Composition for piano by Frédéric Chopin

The Ballade No. 2 in F major, Op. 38 is a ballade for solo piano by Frédéric Chopin, completed in 1839. A typical performance lasts six to eight minutes.

== History ==

Chopin started composing the ballade in 1836. It was one of various unfinished works he took with him to Mallorca for a winter stay with George Sand.
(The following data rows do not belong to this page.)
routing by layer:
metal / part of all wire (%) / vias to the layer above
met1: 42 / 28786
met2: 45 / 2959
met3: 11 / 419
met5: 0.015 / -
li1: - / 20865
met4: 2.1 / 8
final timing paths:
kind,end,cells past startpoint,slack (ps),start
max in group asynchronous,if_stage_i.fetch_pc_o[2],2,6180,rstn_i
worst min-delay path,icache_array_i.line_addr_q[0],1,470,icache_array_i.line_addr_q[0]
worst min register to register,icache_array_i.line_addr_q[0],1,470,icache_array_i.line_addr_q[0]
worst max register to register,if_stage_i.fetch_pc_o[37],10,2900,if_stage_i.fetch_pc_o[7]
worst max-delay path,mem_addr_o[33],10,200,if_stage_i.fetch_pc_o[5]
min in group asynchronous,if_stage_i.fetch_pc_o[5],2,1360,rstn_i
Chopin announced completion of the ballade in a letter dated 14 December 1838, and by January 1840, he had sold the work to Breitkopf & Härtel for publication, along with the Piano Sonata No. 2, Scherzo No. 3, Polonaises Op. 40, Mazurkas Op. 41, Nocturnes Op. 37, and Impromptu No. 2.

Robert Schumann, who had dedicated his Kreisleriana, Op. 16, to Chopin, received the dedication of this ballade in return.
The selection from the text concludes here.